Lawmakers Powering Up Energy Proposals
Development of state energy policy continues its frenetic pace on the administrative front within the Department of Energy and Environmental Protection (DEEP) and is likely to produce some related legislative activity this year—but not to the degree seen last year.
In 2011, legislators adopted Public Act 11-80 that, among many other things, created the new DEEP. This session will see mostly minor tweaks in the law.
This year’s dominant energy discussion may revolve around measures to improve Connecticut’s transmission and distribution systems to better withstand major storms like the ones the state experienced during the latter part of 2011.
Meeting the RPS
Lawmakers are also expected to consider revisions to the state’s renewable portfolio standards (RPS) which define the level of energy used in the state that must come from renewable sources. Connecticut’s standards are the toughest in the region and will place significant upward pressure on the price of electricity for many years to come.

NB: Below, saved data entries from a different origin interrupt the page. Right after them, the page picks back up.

$ cat src/rtl/bcd2_seg7_scan.sv
// Two-digit multiplexed 7-segment driver: captures a TEN/ONE BCD pair and scans it with dead time and blinking.
// Optional build macro LZ_BLANK_EN blanks the tens digit when it is zero.
module bcd2_seg7_scan #(
  parameter int REFRESH_DIV  = 50000,
  parameter int DEAD_CYC     = 2,
  parameter int BLINK_FRAMES = 64
) (
  input  logic       clk,
  input  logic       rst,
  input  logic       load,
  input  logic [3:0] TEN,
  input  logic [3:0] ONE,
  input  logic       blink,
  output logic [6:0] SEG,
  output logic [1:0] AN,
  output logic       err
);

  localparam int CNT_W = $clog2(REFRESH_DIV);
  localparam int BLK_W = (BLINK_FRAMES > 1) ? $clog2(BLINK_FRAMES) : 1;

  localparam logic [CNT_W-1:0] CNT_LAST = CNT_W'(REFRESH_DIV - 1);
  localparam logic [CNT_W-1:0] DEAD_LIM = CNT_W'(DEAD_CYC);
  localparam logic [BLK_W-1:0] BLK_LAST = BLK_W'(BLINK_FRAMES - 1);

  localparam logic [6:0] SEG_OFF  = 7'h7F;
  localparam logic [6:0] SEG_DASH = 7'h3F;
  localparam logic [1:0] AN_OFF   = 2'b11;
  localparam logic [1:0] AN_ONES  = 2'b10;
  localparam logic [1:0] AN_TENS  = 2'b01;

  typedef enum logic {
    SLOT_ONES = 1'b0,
    SLOT_TENS = 1'b1
  } slot_e;

  function automatic logic [6:0] decode(input logic [3:0] d);
    logic [6:0] s;
    case (d)
      4'd0:    s = 7'h40;
      4'd1:    s = 7'h79;
      4'd2:    s = 7'h24;
      4'd3:    s = 7'h30;
      4'd4:    s = 7'h19;
      4'd5:    s = 7'h12;
      4'd6:    s = 7'h02;
      4'd7:    s = 7'h78;
      4'd8:    s = 7'h00;
      4'd9:    s = 7'h10;
      default: s = SEG_DASH;
    endcase
    return s;
  endfunction

  logic [3:0]       ten_q, one_q, ten_d, one_d;
  logic             err_q, err_d;
  logic [CNT_W-1:0] cnt, cnt_d;
  slot_e            sel, sel_d;
  logic [BLK_W-1:0] blink_cnt, blink_cnt_d;
  logic             phase, phase_d;
  logic [6:0]       seg_q, seg_d;
  logic [1:0]       an_q, an_d;
  logic             slot_end, frame_end, blank;
  logic [3:0]       digit;

  always_comb begin
    ten_d       = ten_q;
    one_d       = one_q;
    err_d       = err_q;
    cnt_d       = cnt + 1'b1;
    sel_d       = sel;
    blink_cnt_d = blink_cnt;
    phase_d     = phase;
    slot_end    = (cnt == CNT_LAST);
    frame_end   = slot_end && (sel == SLOT_TENS);

    // load has no back-pressure: every edge with load=1 captures TEN/ONE.
    if (load) begin
      ten_d = TEN;
      one_d = ONE;
      err_d = (TEN > 4'd9) | (ONE > 4'd9);
    end

    if (slot_end) begin
      cnt_d = '0;
      sel_d = (sel == SLOT_ONES) ? SLOT_TENS : SLOT_ONES;
    end

    if (!blink) begin
      blink_cnt_d = '0;
      phase_d     = 1'b0;
    end else if (frame_end) begin
      if (blink_cnt == BLK_LAST) begin
        blink_cnt_d = '0;
        phase_d     = ~phase;
      end else begin
        blink_cnt_d = blink_cnt + 1'b1;
      end
    end

    // Outputs are computed from pre-edge state so AN and SEG switch together.
    digit = (sel == SLOT_TENS) ? ten_q : one_q;
    blank = (cnt < DEAD_LIM) | (blink & phase);
`ifdef LZ_BLANK_EN
    blank = blank | ((sel == SLOT_TENS) && (ten_q == 4'd0));
`endif
    an_d  = blank ? AN_OFF : ((sel == SLOT_TENS) ? AN_TENS : AN_ONES);
    seg_d = blank ? SEG_OFF : decode(digit);
  end

  always_ff @(posedge clk) begin
    if (rst) begin
      ten_q     <= 4'd0;
      one_q     <= 4'd0;
      err_q     <= 1'b0;
      cnt       <= '0;
      sel       <= SLOT_ONES;
      blink_cnt <= '0;
      phase     <= 1'b0;
      seg_q     <= SEG_OFF;
      an_q      <= AN_OFF;
    end else begin
      ten_q     <= ten_d;
      one_q     <= one_d;
      err_q     <= err_d;
      cnt       <= cnt_d;
      sel       <= sel_d;
      blink_cnt <= blink_cnt_d;
      phase     <= phase_d;
      seg_q     <= seg_d;
      an_q      <= an_d;
    end
  end

  assign SEG = seg_q;
  assign AN  = an_q;
  assign err = err_q;

endmodule
$ cat config.mk
export PLATFORM = sky130hd
export DESIGN_NAME = bcd2_seg7_scan
export DESIGN_NICKNAME = d
export VERILOG_FILES = /design/src/rtl/bcd2_seg7_scan.sv
export SDC_FILE = /design/constraint.sdc
export NUM_CORES = 1
export LEC_CHECK = 0
export ABC_AREA = 1
export CORE_AREA = 3 3 68 70
export DETAILED_ROUTE_END_ITERATION = 8
export DIE_AREA = 0 0 71 73
export GPL_ROUTABILITY_DRIVEN = 0
export PLACE_DENSITY_LB_ADDON = 0.2
export RECOVER_POWER = 100
export SLEW_MARGIN = 20
export SYNTH_ARGS = -nofsm -noshare
export SYNTH_HDL_FRONTEND = slang
export SYNTH_SLANG_ARGS = --single-unit
$ cat constraint.sdc
create_clock -name clk -period 4.54 [get_ports clk]
set_input_delay 0.908 -clock clk [delete_from_list [all_inputs] [get_ports clk]]
set_output_delay 0.908 -clock clk [all_outputs]
set_load 0.03 [all_outputs]
==> flow_summary.ini <==
[run_status]
status = finished clean

[timing]
final.setup.tns_ns = 0
setup-violations-final = 0
max-slew-margin-rel_pct = 52.5
timing_hold_violations_final = 0
timing.fmax_mhz = 406
final_count_of_pins_violating_max_slew = 0
rsz0062_at_grt = false
final_clock_period_utilization_by_the_worst_path_pct = 54.2
worst_pin_slew_ns = 0.710
worst_clock_skew_ns = 0.00492
finalCriticalPeriod_ns = 2.46
worst_hold_slack_ns = 0.471

[route]
detailroute.via_count = 1745
detail_route.wirelength_um = 3810
wl_per_cell_um = 10.6
route.antenna.remaining_nets = 0
detail_route.iter0.violations = 70
route.detailed.drc = 0
vias_per_cell = 4.85
drt_first_pass_iters = 4

[worst_setup_path]
worst-r2r-cell-count = 8
r2r_setup_slack_ns = 2.51
reg2reg_from = cnt[0]
delay_of_the_slowest_cell_on_the_worst_path_ns = 0.61
rr_endpoint = cnt[14]
required_ns = 4.76
setup_crit_end = cnt[14]
cp.arrival_ns = 2.68
critical_path_peak_fanout = 10
crit_path_end_kind = flip-flop
worstSetupPathType = in2reg
crit_chain = dlygate4sd3_1, nor2_1, clkinvlp_2, a21oi_1
cpMaxStageDelayCell = dlygate4sd3_1
startpoint = rst
worst_setup_path_start_kind = primary input

[global_routing]
pin_count_of_the_biggest_net_entering_global_routing = 17
vias_in_the_first_global_route = 1616
gr-total-overflow = 0
overall_fraction_of_global_route_tracks_in_use_pct = 16.2
antenna_violations_before_repair = 0
wire_length_of_the_first_global_routing_pass_um = 6710

[clock_network]
cts_sinks = 42
cts_max_path_buffers = 2
post_cts_resize_count = 0
clock_tree_from_tritoncts = done
cts-root-buf = clkbuf_8
h-tree-depth = 2
clock_insertion_delay_worst_skew_ns = 0.30
cts.clk_slew.worst_paths_ns = 0.08
post-cts-setup-buffers = 0
cts_hold_repair.buffers = 0
cts_made_buffers = 5

[synthesis]
synthTopCellsByCount = 61 x nand2_1, 42 x dfxtp_1, 35 x nor2_1
synthMostInstantiatedCell = nand2_1
netlist_top_cells_area = dfxtp_1 41%, nand2_1 11%, nor2_1 6.4%
syn-num-nets = 302
synth_cell_type_count = 29
ys_seq_area_share_pct = 41.2
postSynth.asyncResetShare_pct = 0
yosys_warnings = 0
top_flip_flop_cell_by_instance_count_after_synthesis = dfxtp_1
yosys_top_cell_area_share_pct = 41.2
avgSynthCellArea_sq_um = 7.21
synth_cells = 283
synth.ff_latch_count = 42
netlist.top_cell.by_area = dfxtp_1
netlist_area_sq_mm = 0.00204
number_of_enable_flip_flop_cells_after_synthesis = 0

[place]
portBuffers = 21
post-place-cells = 352
place_hpwl_um = 2930

[floorplan]
die_x_um = 71
coreArea_sq_mm = 0.00403
rows = 23
design.portCount = 22
die_h_um = 73
initial_utilization_pct = 50.6
floorplan.die_area_sq_mm = 0.00518

[final_layout]
layout_stage_area_growth_over_the_synthesis_result_pct = 17.1
layout-drive-gt1-share_pct = 9.03
finalNonFillerCells = 360
antenna_cells = 0
fin_nets = 328

[power_and_ir_drop]
netSwitchingFraction_pct = 23.2
power_density_mw_per_mm2 = 314
comb_power_share_pct = 9.9
net-switching-power_mw = 0.174
vdd_ir_drop_max_v = 0.000198
p_int_mw = 0.576
power.sequential.fraction_pct = 51.7
power.share.clock_pct = 38.4
power.static_leakage_nw = 0.931

[hold_path]
hold_removal_path_class = reg2reg

[flow_run]
cap_violations = 0
-- cell type report --
cell class                 count  area (sq um)
fill                         386          1640
multi-input combinational    199          1020
sequential                    42           841
timing repair buffer          21           210
inverter                      40           151
clock buffer                   7          76.3
tap                           50          62.6
clock inverter                 1          30.0
-- kinds of logic (layout without fill, tap and decap cells) --
group,count (synthesis),in the layout,synth area share [%]
AOI/OAI and AO/OA,46,46,12.4
xor gates and xnor gates,6,6,2.58
adders and majority gates,7,7,4.29
buffers and inverters,42,69,8.04
DFF,42,42,41.2
and+or+nand+nor,140,140,31.5
-- power by group through the flow --
stage	clock network (mW)	logic, mW	registers [mW]
final	0.288	0.0746	0.388
after global routing	0.311	0.0841	0.389
after CTS	0.295	0.0795	0.388
after detailed placement	0	0.0793	0.397
after global placement	0	0.0783	0.397
after floorplan	0	0.0355	0.409
-- flip-flops by register name, indices dropped and copies added, names as in the netlist --
register / count
SEG: 7
blink_cnt: 6
err: 1
AN: 2
phase: 1
one_q: 4
ten_q: 4
cnt: 16
sel: 1
-- cells in the final DEF (no fill, tap or decap), types with 5 or more instances in the layout --
master	count
nand2_1	61
dfxtp_1	42
nor2_1	36
inv_1	34
a21oi_1	23
o21ai_0	16
nand3_1	16
dlygate4sd3_1	12
clkdlybuf4s50_1	9
nor3_1	7
ha_1	7
nand2_2	5
clkbuf_8	5
-- worst max-delay path: cells and delay by family --
| kind | cells | cell delay (ns) |
|---|---|---|
| buffers and inverters | 2 | 1.09 |
| AND/OR/NAND/NOR | 1 | 0.46 |
| AO/OA/AOI/OAI | 1 | 0.22 |
-- metal layers --
layer / global-route usage [%] / up-vias / share of wire, %
li1: - / 951 / -
met3: 3.31 / 6 / 4.8
met2: 26.8 / 30 / 46
met5: 0 / - / 0
met4: 8.14 / 0 / 1.5
met1: 20.1 / 758 / 48
-- metrics by stage --
stage | utilization, % | setup slack (ns) | total power [mW] | cell area [sq um]
detailed placement | 57.1 | 2.07 | 0.476 | 2300
global route | 59.3 | 1.88 | 0.784 | 2390
CTS | 59.8 | 2.32 | 0.763 | 2410
floorplan | - | 2.85 | 0.444 | 2040
finish | 59.3 | 2.08 | 0.751 | 2390
global placement | 57.1 | 2.12 | 0.475 | 2300
-- how the worst min path moves through the flow --
stage	from	endpoint	slack, ns	cells past startpoint
floorplan	cnt[0]	cnt[0]	0.42	1
CTS	cnt[0]	cnt[0]	0.48	1
global placement	cnt[0]	cnt[0]	0.44	1
detailed placement	one_q[3]	one_q[3]	0.47	2
global route	one_q[3]	one_q[3]	0.52	2
finish	cnt[0]	cnt[0]	0.47	1
Power figures use the tool's default switching activity.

One concept, which the business community supports, would provide additional flexibility to the state for meeting the RPS. This would be accomplished by allowing credit for some of the gains achieved through energy efficiency investments to count toward meeting the standards.
Doubling up on efficiency
A proposal being considered by the Public Utilities Control Authority (PURA) would essentially double the amount of funding for energy efficiency investment in the state.
Discussions as to where the money would come from are ongoing; one suggestion is for ratepayer increases to wholly subsidize the doubling up. Depending on the outcome of those deliberations, legislative action may or may not be required.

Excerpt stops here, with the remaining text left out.